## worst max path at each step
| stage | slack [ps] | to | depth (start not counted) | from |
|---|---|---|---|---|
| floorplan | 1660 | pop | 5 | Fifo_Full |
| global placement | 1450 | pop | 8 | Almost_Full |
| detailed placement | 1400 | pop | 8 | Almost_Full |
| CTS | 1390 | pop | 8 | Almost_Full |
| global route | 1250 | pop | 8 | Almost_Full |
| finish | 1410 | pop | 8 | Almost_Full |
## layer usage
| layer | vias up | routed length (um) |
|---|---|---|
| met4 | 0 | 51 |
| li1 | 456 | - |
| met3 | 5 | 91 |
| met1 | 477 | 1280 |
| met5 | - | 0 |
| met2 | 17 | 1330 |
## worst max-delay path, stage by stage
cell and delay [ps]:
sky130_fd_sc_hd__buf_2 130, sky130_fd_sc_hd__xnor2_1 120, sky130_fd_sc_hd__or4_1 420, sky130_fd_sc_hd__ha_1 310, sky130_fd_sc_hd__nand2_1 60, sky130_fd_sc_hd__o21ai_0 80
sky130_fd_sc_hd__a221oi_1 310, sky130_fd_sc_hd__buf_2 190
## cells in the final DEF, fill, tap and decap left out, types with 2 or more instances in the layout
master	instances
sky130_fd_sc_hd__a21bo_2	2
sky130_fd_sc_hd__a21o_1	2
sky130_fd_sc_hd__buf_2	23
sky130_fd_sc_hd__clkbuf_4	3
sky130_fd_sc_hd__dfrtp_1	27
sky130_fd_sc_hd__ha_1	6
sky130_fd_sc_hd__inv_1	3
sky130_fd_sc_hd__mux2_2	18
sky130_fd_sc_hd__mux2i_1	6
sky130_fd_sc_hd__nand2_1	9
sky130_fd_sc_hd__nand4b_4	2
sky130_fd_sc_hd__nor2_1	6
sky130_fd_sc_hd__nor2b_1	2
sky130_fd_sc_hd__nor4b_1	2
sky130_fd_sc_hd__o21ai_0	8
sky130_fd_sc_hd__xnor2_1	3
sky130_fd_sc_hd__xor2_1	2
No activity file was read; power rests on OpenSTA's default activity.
`src/rtl/mem_data_port.sv`:
```
// mem_data_port: memory-side responder for the load/store data request port.
// Serialises one 1/2/4-byte load or store into byte accesses on the 8-bit
// RAM bus (shared with instruction fetch via memGrant), reassembles loads
// little-endian and signals completion with a one-cycle LOutEn pulse.
// Optional build macro: MEM_IO_STALL_EN adds ioFull, which holds off stores
// whose latched address lies at or above IO_BASE.
module mem_data_port #(
    parameter int unsigned ADDR_W  = 32,
    parameter logic [31:0] IO_BASE = 32'h0003_0000
) (
    input  logic              clk,
    input  logic              rst,
    input  logic              dataEn,
    input  logic              LSRW,
    input  logic [ADDR_W-1:0] dataAddr,
    input  logic [1:0]        LSlen,
    input  logic [31:0]       Sdata,
    output logic              LSfree,
    output logic              LOutEn,
    output logic [31:0]       Ldata,
    input  logic              memGrant,
`ifdef MEM_IO_STALL_EN
    input  logic              ioFull,
`endif
    output logic              memReq,
    output logic [ADDR_W-1:0] mem_a,
    output logic              mem_wr,
    output logic [7:0]        mem_dout,
    input  logic [7:0]        mem_din
);

    typedef enum logic [2:0] {
        ST_IDLE   = 3'd0,
        ST_RD     = 3'd1,
        ST_RDLAST = 3'd2,
        ST_WR     = 3'd3,
        ST_DONE   = 3'd4
    } state_t;

    state_t            state_r;
    state_t            state_nxt_s;
    logic [ADDR_W-1:0] addr_r;
    logic [ADDR_W-1:0] mem_a_r;
    logic [31:0]       data_sh_r;
    logic [2:0]        nbytes_r;
    logic [2:0]        k_r;
    logic              rd_pend_r;
    logic [31:0]       ldata_r;
    logic              lsfree_r;
    logic              loen_r;
    logic              memreq_r;

    logic              accept_s;
    logic              last_s;
    logic              rd_issue_s;
    logic              wr_issue_s;
    logic              io_addr_s;
    logic              io_full_s;
    logic              stall_s;
    logic [1:0]        cap_idx_s;

    // Access size code to byte count; the unused code 10 behaves as a word.
    function automatic logic [2:0] len_to_nbytes(input logic [1:0] len);
        logic [2:0] n;
        case (len)
            2'b00:   n = 3'd1;
            2'b01:   n = 3'd2;
            default: n = 3'd4;
        endcase
        return n;
    endfunction

    assign accept_s   = (state_r == ST_IDLE) && dataEn;
    assign last_s     = (k_r == (nbytes_r - 3'd1));
    assign io_addr_s  = ({{32{1'b0}}, addr_r} >= {{ADDR_W{1'b0}}, IO_BASE});
`ifdef MEM_IO_STALL_EN
    assign io_full_s  = ioFull;
`else
    assign io_full_s  = 1'b0;
`endif
    assign stall_s    = io_addr_s && io_full_s;
    assign rd_issue_s = (state_r == ST_RD) && memGrant;
    assign wr_issue_s = (state_r == ST_WR) && memGrant && !stall_s;
    // k_r already counts the address issued last cycle, so its byte lane is k_r-1.
    assign cap_idx_s  = k_r[1:0] - 2'd1;

    // State register; a reset drops any request in flight.
    always_ff @(posedge clk or negedge rst) begin
        if (!rst) begin
            state_r <= ST_IDLE;
        end else begin
            state_r <= state_nxt_s;
        end
    end

    // Next-state: advance only on granted byte issues, finish through DONE.
    always_comb begin
        state_nxt_s = state_r;
        case (state_r)
            ST_IDLE: begin
                if (dataEn) begin
                    state_nxt_s = LSRW ? ST_WR : ST_RD;
                end else begin
                    state_nxt_s = ST_IDLE;
                end
            end
            ST_RD: begin
                if (rd_issue_s && last_s) begin
                    state_nxt_s = ST_RDLAST;
                end else begin
                    state_nxt_s = ST_RD;
                end
            end
            ST_RDLAST: begin
                state_nxt_s = ST_DONE;
            end
            ST_WR: begin
                if (wr_issue_s && last_s) begin
                    state_nxt_s = ST_DONE;
                end else begin
                    state_nxt_s = ST_WR;
                end
            end
            ST_DONE: begin
                state_nxt_s = ST_IDLE;
            end
            default: begin
                state_nxt_s = ST_IDLE;
            end
        endcase
    end

    // Request latch plus byte walker: address/byte counter and store shifter.
    always_ff @(posedge clk or negedge rst) begin
        if (!rst) begin
            addr_r    <= {ADDR_W{1'b0}};
            mem_a_r   <= {ADDR_W{1'b0}};
            data_sh_r <= 32'h0000_0000;
            nbytes_r  <= 3'd0;
            k_r       <= 3'd0;
        end else if (accept_s) begin
            addr_r    <= dataAddr;
            mem_a_r   <= dataAddr;
            data_sh_r <= Sdata;
            nbytes_r  <= len_to_nbytes(LSlen);
            k_r       <= 3'd0;
        end else if (rd_issue_s || wr_issue_s) begin
            // Address wraps naturally modulo 2^ADDR_W.
            mem_a_r <= mem_a_r + {{(ADDR_W-1){1'b0}}, 1'b1};
            k_r     <= k_r + 3'd1;
            if (wr_issue_s) begin
                data_sh_r <= {8'h00, data_sh_r[31:8]};
            end
        end
    end

    // Load capture: RAM data arrives the cycle after its address, grant or not.
    always_ff @(posedge clk or negedge rst) begin
        if (!rst) begin
            rd_pend_r <= 1'b0;
            ldata_r   <= 32'h0000_0000;
        end else begin
            rd_pend_r <= rd_issue_s;
            if (accept_s) begin
                ldata_r <= 32'h0000_0000;
            end else if (rd_pend_r) begin
                ldata_r[{cap_idx_s, 3'b000} +: 8] <= mem_din;
            end
        end
    end

    // Handshake outputs registered from the next state.
    always_ff @(posedge clk or negedge rst) begin
        if (!rst) begin
            lsfree_r <= 1'b1;
            loen_r   <= 1'b0;
            memreq_r <= 1'b0;
        end else begin
            lsfree_r <= (state_nxt_s == ST_IDLE);
            loen_r   <= (state_nxt_s == ST_DONE);
            memreq_r <= (state_nxt_s == ST_RD) || (state_nxt_s == ST_WR);
        end
    end

    assign LSfree   = lsfree_r;
    assign LOutEn   = loen_r;
    assign Ldata    = ldata_r;
    assign memReq   = memreq_r;
    assign mem_a    = mem_a_r;
    assign mem_dout = data_sh_r[7:0];
    // The write strobe must follow this cycle's grant, so it is decoded live.
    assign mem_wr   = wr_issue_s;

endmodule

```
`config.mk`:
```
export PLATFORM = sky130hd
export DESIGN_NAME = store_narrow_buf_flat
export DESIGN_NICKNAME = d
export VERILOG_FILES = /design/src/rtl/mips_mem_pkg.sv /design/src/rtl/store_narrow_buf_if.sv /design/src/rtl/fifo_sync.sv /design/src/rtl/store_narrow_buf.sv /design/src/flat_wrapper.sv
export SDC_FILE = /design/constraint.sdc
export NUM_CORES = 1
export LEC_CHECK = 0
export CAP_MARGIN = 30
export CORE_ASPECT_RATIO = 1.1
export CORE_UTILIZATION = 40
export DETAILED_ROUTE_END_ITERATION = 6
export PLACE_DENSITY = 0.62
export RECOVER_POWER = 50
export SLEW_MARGIN = 10
export SYNTH_ARGS = -nofsm -noshare
export SYNTH_HDL_FRONTEND = slang
export SYNTH_SLANG_ARGS = --single-unit
export TNS_END_PERCENT = 50
```
`constraint.sdc`:
```
create_clock -name clk -period 2.61 [get_ports clk]
set_input_delay 0.783 -clock clk [delete_from_list [all_inputs] [get_ports clk]]
set_output_delay 0.783 -clock clk [all_outputs]
set_load 0.005 [all_outputs]
```
`src/rtl/mips_mem_pkg.sv`:
```
// Store op codes, per-entry lane data and the narrowing/alignment helpers.
// Latency: n/a (types and pure functions only).
// Backpressure: n/a.
package mips_mem_pkg;

  // Same encoding as the load/immediate extender op codes.
  typedef enum logic [1:0] {
    ST_W   = 2'd0,
    ST_H   = 2'd1,
    ST_B   = 2'd2,
    ST_RSV = 2'd3
  } st_op_e;

  // Lane-replicated write data and byte enables for one store.
  // The entry address lives next to this in the top, because its width follows AW.
  typedef struct packed {
    logic [31:0] wdata;
    logic [3:0]  be;
  } st_lane_t;

  // A word must be 4-byte aligned and a half 2-byte aligned. The reserved op is never legal.
  function automatic logic st_bad(st_op_e op, logic [1:0] lo);
    logic bad;
    case (op)
      ST_W:    bad = (lo != 2'b00);
      ST_H:    bad = lo[0];
      ST_B:    bad = 1'b0;
      default: bad = 1'b1;
    endcase
    return bad;
  endfunction

  // Replicate the low bits of the register across every lane. The byte enables then
  // select the lanes that memory actually writes.
  function automatic st_lane_t st_narrow(st_op_e op, logic [1:0] lo, logic [31:0] data);
    st_lane_t r;
    r.wdata = data;
    r.be    = 4'b1111;
    case (op)
      ST_H: begin
        r.wdata = {2{data[15:0]}};
        r.be    = lo[1] ? 4'b1100 : 4'b0011;
      end
      ST_B: begin
        r.wdata = {4{data[7:0]}};
        r.be    = 4'b0001 << lo;
      end
      default: ;
    endcase
    return r;
  endfunction

endpackage

```
`src/rtl/store_narrow_buf_if.sv`:
```
// Store-issue and DM-write-port signal bundle for the store narrowing buffer.
// Latency: n/a (wires only).
// Backpressure: st_ready toward MEM stage, dm_ack from DM.
// slave = buffer side, master = pipeline/DM side.
//   st_valid/st_ready/st_op/st_addr/st_data/st_err : store request channel
//   dm_req/dm_ack/dm_addr/dm_wdata/dm_be           : DM write port
//   buf_empty/buf_count                            : occupancy status
interface store_narrow_buf_if #(
  parameter int AW    = 32,
  parameter int DEPTH = 2
);
  localparam int CW = $clog2(DEPTH) + 1;

  logic          st_valid;
  logic          st_ready;
  logic [1:0]    st_op;
  logic [AW-1:0] st_addr;
  logic [31:0]   st_data;
  logic          st_err;
  logic          dm_req;
  logic          dm_ack;
  logic [AW-1:0] dm_addr;
  logic [31:0]   dm_wdata;
  logic [3:0]    dm_be;
  logic          buf_empty;
  logic [CW-1:0] buf_count;

  modport slave (
    input  st_valid, st_op, st_addr, st_data, dm_ack,
    output st_ready, st_err, dm_req, dm_addr, dm_wdata, dm_be, buf_empty, buf_count
  );

  modport master (
    output st_valid, st_op, st_addr, st_data, dm_ack,
    input  st_ready, st_err, dm_req, dm_addr, dm_wdata, dm_be, buf_empty, buf_count
  );
endinterface

```
`src/rtl/fifo_sync.sv`:
```
// Generic synchronous FIFO with a registered head word.
// Latency: a push at edge N is visible on head_dat after edge N.
// Backpressure: caller must not push when full or pop when empty.
// Ports: clk, reset_n (async low), push_vld/push_dat, pop_vld, head_dat, full, empty, count.
module fifo_sync #(
  parameter  int DEPTH = 2,
  parameter  int WIDTH = 8,
  localparam int PW    = $clog2(DEPTH),
  localparam int CW    = PW + 1
) (
  input  logic             clk,
  input  logic             reset_n,
  input  logic             push_vld,
  input  logic [WIDTH-1:0] push_dat,
  input  logic             pop_vld,
  output logic [WIDTH-1:0] head_dat,
  output logic             full,
  output logic             empty,
  output logic [CW-1:0]    count
);

  logic [WIDTH-1:0] mem_q [DEPTH];
  logic [WIDTH-1:0] mem_d [DEPTH];
  logic [PW-1:0]    wr_ptr_q, wr_ptr_d;
  logic [PW-1:0]    rd_ptr_q, rd_ptr_d;
  logic [CW-1:0]    count_q, count_d;
  logic [WIDTH-1:0] head_q, head_d;

  always_comb begin
    mem_d    = mem_q;
    wr_ptr_d = wr_ptr_q;
    rd_ptr_d = rd_ptr_q;
    head_d   = head_q;
    if (push_vld) begin
      mem_d[wr_ptr_q] = push_dat;
      wr_ptr_d        = wr_ptr_q + 1'b1;
    end
    if (pop_vld) begin
      rd_ptr_d = rd_ptr_q + 1'b1;
    end
    count_d = count_q + CW'(push_vld) - CW'(pop_vld);
    // Preload the word that will be at the head after this edge. mem_d already includes
    // this cycle's push, so a push into an empty FIFO appears after one edge. When the
    // FIFO goes empty, head holds its last value.
    if (count_d != '0) begin
      head_d = mem_d[rd_ptr_d];
    end
  end

  always_ff @(posedge clk or negedge reset_n) begin
    if (!reset_n) begin
      for (int i = 0; i < DEPTH; i++) mem_q[i] <= '0;
      wr_ptr_q <= '0;
      rd_ptr_q <= '0;
      count_q  <= '0;
      head_q   <= '0;
    end else begin
      mem_q    <= mem_d;
      wr_ptr_q <= wr_ptr_d;
      rd_ptr_q <= rd_ptr_d;
      count_q  <= count_d;
      head_q   <= head_d;
    end
  end

  assign head_dat = head_q;
  assign count    = count_q;
  assign full     = (count_q == CW'(DEPTH));
  assign empty    = (count_q == '0);

endmodule

```
`src/rtl/store_narrow_buf.sv`:
```
// Narrows MEM-stage stores to byte lanes with enables and queues them for the DM write port.
// Latency: a store accepted at edge N is presented on dm_* after edge N. st_err pulses the cycle after a bad accept.
// Backpressure: st_ready = !full (independent of dm_ack). Entries leave on dm_req && dm_ack.
// Ports: clk, reset_n (async low), bus (store_narrow_buf_if.slave: st_*, dm_*, buf_empty, buf_count).
module store_narrow_buf
  import mips_mem_pkg::*;
#(
  parameter int DEPTH = 2,
  parameter int AW    = 32
) (
  input  logic                  clk,
  input  logic                  reset_n,
  store_narrow_buf_if.slave     bus
);

  localparam int CW = $clog2(DEPTH) + 1;

  // Only the word address is stored. dm_addr is always word aligned.
  typedef struct packed {
    logic [AW-3:0] waddr;
    st_lane_t      lane;
  } entry_t;
  localparam int EW = $bits(entry_t);

  st_op_e        op;
  logic          accept, bad, push, pop;
  logic          full, empty;
  logic [CW-1:0] count;
  entry_t        wr_entry, head;
  logic [EW-1:0] head_raw;
  logic          st_err_q, st_err_d;

  assign op     = st_op_e'(bus.st_op);
  assign accept = bus.st_valid && !full;
  assign bad    = st_bad(op, bus.st_addr[1:0]);
  // A bad request completes the handshake but is dropped instead of queued.
  assign push   = accept && !bad;
  assign pop    = !empty && bus.dm_ack;

  always_comb begin
    wr_entry.waddr = bus.st_addr[AW-1:2];
    wr_entry.lane  = st_narrow(op, bus.st_addr[1:0], bus.st_data);
    st_err_d       = accept && bad;
  end

  always_ff @(posedge clk or negedge reset_n) begin
    if (!reset_n) st_err_q <= 1'b0;
    else          st_err_q <= st_err_d;
  end

  fifo_sync #(.DEPTH(DEPTH), .WIDTH(EW)) u_fifo (
    .clk      (clk),
    .reset_n  (reset_n),
    .push_vld (push),
    .push_dat (wr_entry),
    .pop_vld  (pop),
    .head_dat (head_raw),
    .full     (full),
    .empty    (empty),
    .count    (count)
  );

  assign head          = head_raw;
  assign bus.st_ready  = !full;
  assign bus.st_err    = st_err_q;
  assign bus.dm_req    = !empty;
  assign bus.dm_addr   = {head.waddr, 2'b00};
  assign bus.dm_wdata  = head.lane.wdata;
  // Stale head data may remain visible, but no lane is enabled while empty.
  assign bus.dm_be     = empty ? 4'b0000 : head.lane.be;
  assign bus.buf_empty = empty;
  assign bus.buf_count = count;

endmodule

```
`src/flat_wrapper.sv`:
```
// flat-port wrapper written by rule: the top's interface ports become plain ports
module store_narrow_buf_flat import mips_mem_pkg::*;
#(
  parameter int DEPTH = 2,
  parameter int AW    = 32
)
  (clk, reset_n, bus_st_valid, bus_st_op, bus_st_addr, bus_st_data, bus_dm_ack, bus_st_ready, bus_st_err, bus_dm_req, bus_dm_addr, bus_dm_wdata, bus_dm_be, bus_buf_empty, bus_buf_count);
  store_narrow_buf_if #(.AW(AW), .DEPTH(DEPTH)) bus_i ();
  input  logic clk;
  input  logic reset_n;
  input wire logic [$bits(bus_i.st_valid)-1:0] bus_st_valid;
  input wire logic [$bits(bus_i.st_op)-1:0] bus_st_op;
  input wire logic [$bits(bus_i.st_addr)-1:0] bus_st_addr;
  input wire logic [$bits(bus_i.st_data)-1:0] bus_st_data;
  input wire logic [$bits(bus_i.dm_ack)-1:0] bus_dm_ack;
  output wire logic [$bits(bus_i.st_ready)-1:0] bus_st_ready;
  output wire logic [$bits(bus_i.st_err)-1:0] bus_st_err;
  output wire logic [$bits(bus_i.dm_req)-1:0] bus_dm_req;
  output wire logic [$bits(bus_i.dm_addr)-1:0] bus_dm_addr;
  output wire logic [$bits(bus_i.dm_wdata)-1:0] bus_dm_wdata;
  output wire logic [$bits(bus_i.dm_be)-1:0] bus_dm_be;
  output wire logic [$bits(bus_i.buf_empty)-1:0] bus_buf_empty;
  output wire logic [$bits(bus_i.buf_count)-1:0] bus_buf_count;
  assign bus_i.st_valid = bus_st_valid;
  assign bus_i.st_op = bus_st_op;
  assign bus_i.st_addr = bus_st_addr;
  assign bus_i.st_data = bus_st_data;
  assign bus_i.dm_ack = bus_dm_ack;
  assign bus_st_ready = bus_i.st_ready;
  assign bus_st_err = bus_i.st_err;
  assign bus_dm_req = bus_i.dm_req;
  assign bus_dm_addr = bus_i.dm_addr;
  assign bus_dm_wdata = bus_i.dm_wdata;
  assign bus_dm_be = bus_i.dm_be;
  assign bus_buf_empty = bus_i.buf_empty;
  assign bus_buf_count = bus_i.buf_count;
  store_narrow_buf #(.DEPTH(DEPTH), .AW(AW)) u_core (.clk(clk), .reset_n(reset_n), .bus(bus_i));
endmodule
```
==> metrics.txt <==
Syn. warnings 0; P&R area growth vs syn 37.0%; Placeable Area 25300 um2; Final Non-Filler Cells 1582; Max H-tree Level 1; Via Count ~9100; routability cong. ~0.88; Clock Root Buffer clkbuf_16; Hold Path Cell Cnt 1; Gate power share 56.1%; largest net degree at the start of global routing a little under 60; synthesis-stage register bit count 203; minimum clock period 2.57 ns; ys async rst share 100%; Post-Syn Instances 1031; met3 routed wirelength 1.70 mm; Netlist cell types 44; first-pass GRT wire length 50.0 mm; Startpoint Class primary input; Die Y ~170 um; required time of the critical path 3.00 ns; Nets 1294; Vias/cell 5.75; critical path arrival 2.96 ns; hold slack 0.474 ns; RSZ-0062 raised after global routing true; Diodes inserted 0; leakage between 0.006 and 0.007 uW; internal power between 10000 and 15000 uW; Port Buffer Count between 100 and 150; outcome finished with violations; NetSw 7920 uW; top-area cell type share of the netlist area 49.4%; Worst Hold Class reg -> reg; Layout Utilization ~56%; most frequent cells in the layout 201 x dfrtp_1, 143 x buf_4, 129 x clkdlybuf4s50_1; CP endpoint kind register; Tot GR Track Use 24.1%; cts bufs inserted 24; wire length on met1 13.9 mm; Reg2Reg Depth 11; dpl cells 1522; DIE AREA 26300 um2; # setup viols final 0; clk_skew 0.00778 ns; clock-pin transition on the worst setup and hold timing paths 0.06 ns; largest area contributor in the netlist dfrtp_1; worst r2r dst u_core.u_fifo.head_dat[26]; vias in the first global route around 9000; failing checks max-capacitance violations, max-slew violations; Final Max Slew Viols 59; worst reg-to-reg setup slack ~0.16 ns; CTS sink cnt 203; slew of the pin with the lowest slew margin 1.55 ns; cell area after synthesis around 10000 um2; sequential share of power 27.4%; hold path startpoint u_core.u_fifo.mem_q[49]; Top Ports 144; GR Overflow Total 0; cell area power density 1450 nW/um2; commonest non-fill, non-tap cell in the layout dfrtp_1; crit-path max FO 10; Die Wd 155 um; Setup Crit Path Kind in -> reg; # fillers roughly 2200; dpl hpwl 19.3 mm; initial antenna violation count 0; FMAX 389 MHz; Clock Path Buffers 3; routed wire length ~32 mm; Post-synth EDFFs 0; FF/Latch Area 5080 um2; met2 routed WL 15.2 mm; Syn Area/Cell 9.97 um2; drt pass-1 iters 5; maximum VDD drop between 0.9 and 1 mV; Slew headroom -3.42%; DR WL/cell 20.0 um; Rows 61; CTS tree done; Reg-to-Reg Start u_core.u_fifo.count[1]; layout cells sized above 1 between 20 and 25%; ANT nets after route 0; setup TNS 0 ns; Worst Hold Endpoint u_core.u_fifo.mem_q[49]; area of the multi-input gates 4520 um2; Initial Util 40.7%; worst-skew pair later-pin latency approximately 0.52 ns; 1st-iter DRT viols 446; Switching Fraction 38.9%; Final Cycle Share 98.5%; Clock Power Share 16.5%; DRC errors left 0; Seq/Total Area, Yosys 49.4%; largest cells by area after synthesis dfrtp_1 49%, buf_4 5.2%, and3_1 4.7%; Fin. Hold Viols 0; Max Cap Viol 1; highest metal used met4; top_reg_cell synth dfrtp_1
[repair_timing]
item                                    in CTS  in global routing
buffers inserted                            11                  1
pin swaps                                   15                  9
hold buffers                                 0                  0
endpoints found under the setup margin     139                 68
cloned                                       7                  1
gates resized for setup                     56                 21
[metal layers]
metal | up-vias | global-route usage [%]
met1 | 4528 | 32.6
met3 | 53 | 3.11
met4 | 0 | 7.79
li1 | 4215 | -
met5 | - | 0
met2 | 295 | 40.0
[how the worst max path moves through the flow]
stage | startpoint | to | slack [ns] | cells past startpoint
final | bus_st_op[1] | u_core.u_fifo.head_dat[26] | 0.04 | 13
after global routing | bus_st_op[1] | u_core.u_fifo.head_dat[22] | -0.01 | 13
after CTS | bus_st_op[1] | u_core.u_fifo.head_dat[38] | -0.02 | 16
after detailed placement | bus_st_op[0] | u_core.u_fifo.head_dat[43] | -0.86 | 12
after global placement | bus_st_op[0] | u_core.u_fifo.head_dat[46] | -0.78 | 10
after floorplan | bus_st_op[1] | u_core.u_fifo.head_dat[28] | -0.47 | 15
[sequential cells by signal (all words and copies together) (netlist names)]
signal	flops
u_core.u_fifo.mem_q	132
u_core.u_fifo.head_dat	66
u_core.u_fifo.count	2
u_core.bus.st_err	1
u_core.u_fifo.rd_ptr_q	1
u_core.u_fifo.wr_ptr_q	1
[through the flow]
step	setup slack [ns]	cell area [um2]	power, uW
floorplan	-0.466	10400	11600
global placement	-0.781	12900	15200
detailed placement	-0.860	12900	15500
CTS	-0.0152	14100	20300
global route	-0.0103	14100	21600
finish	0.0404	14100	20400
[synthesized netlist by cell type, drive strengths merged, types with 2 or more instances]
cell and n:
mux2i 8, inv 8, nand4 49, xor2 2
nor2 4, nor3 18, a22o 8, nand3 75
a31oi 28, a22oi 8, nor4 20, buf 117
nand2b 2, a211oi 54, dfrtp 203, nand2 43
a21oi 3, o21a 40, a21boi 2, o211ai 39
o31ai 46, o21ai 43, ha 5, clkbuf 52
and3 77, nor2b 13, a21o 55, and2 2
[critical path, cell delays in order]
cell	delay, ns
buf_6	0.12
inv_12	0.05
ha_4	0.16
a21oi_4	0.06
o2111a_2	0.31
xnor2_2	0.14
ha_2	0.20
xor2_2	0.18
or3_4	0.41
buf_4	0.17
nand3_4	0.14
buf_16	0.16
a31oi_1	0.07
[area by class of cell]
type                    count  area share (%)
clock buffers              36            5.16
clock inverters             7           0.426
inverters                   8           0.338
multi-input cells         652            32.1
flip-flops and latches    203            36.1
well taps                 346            3.07
repair buffers            330            22.8
[power by group through the flow]
stage          sequential [uW]  clock, uW  combinational, uW
2_1_floorplan             5350          0               6280
3_3_place_gp              5570          0               9680
3_5_place_dp              5610          0               9850
4_1_cts                   5570       3400              11300
5_1_grt                   5730       3510              12300
6_report                  5580       3360              11400
[cells by family (layout without fill, tap and decap cells)]
group	Yosys count	in the layout	share of synthesized area, %
simple gates	305	305	16.5
flops	203	203	49.4
compound gates	329	329	22.8
xor+xnor	3	3	0.329
buf+inv	177	381	9.52
other cells	1	2	0.0365
fa+ha+maj	5	5	0.609
mux	8	8	0.779
(Power assumes the default switching activity.)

○ ○ ○ ○ ○ ○ ○

Find the lines above that contain the word "activity" and collect them.

** Response box **
No activity file was read; power rests on OpenSTA's default activity.
(Power assumes the default switching activity.)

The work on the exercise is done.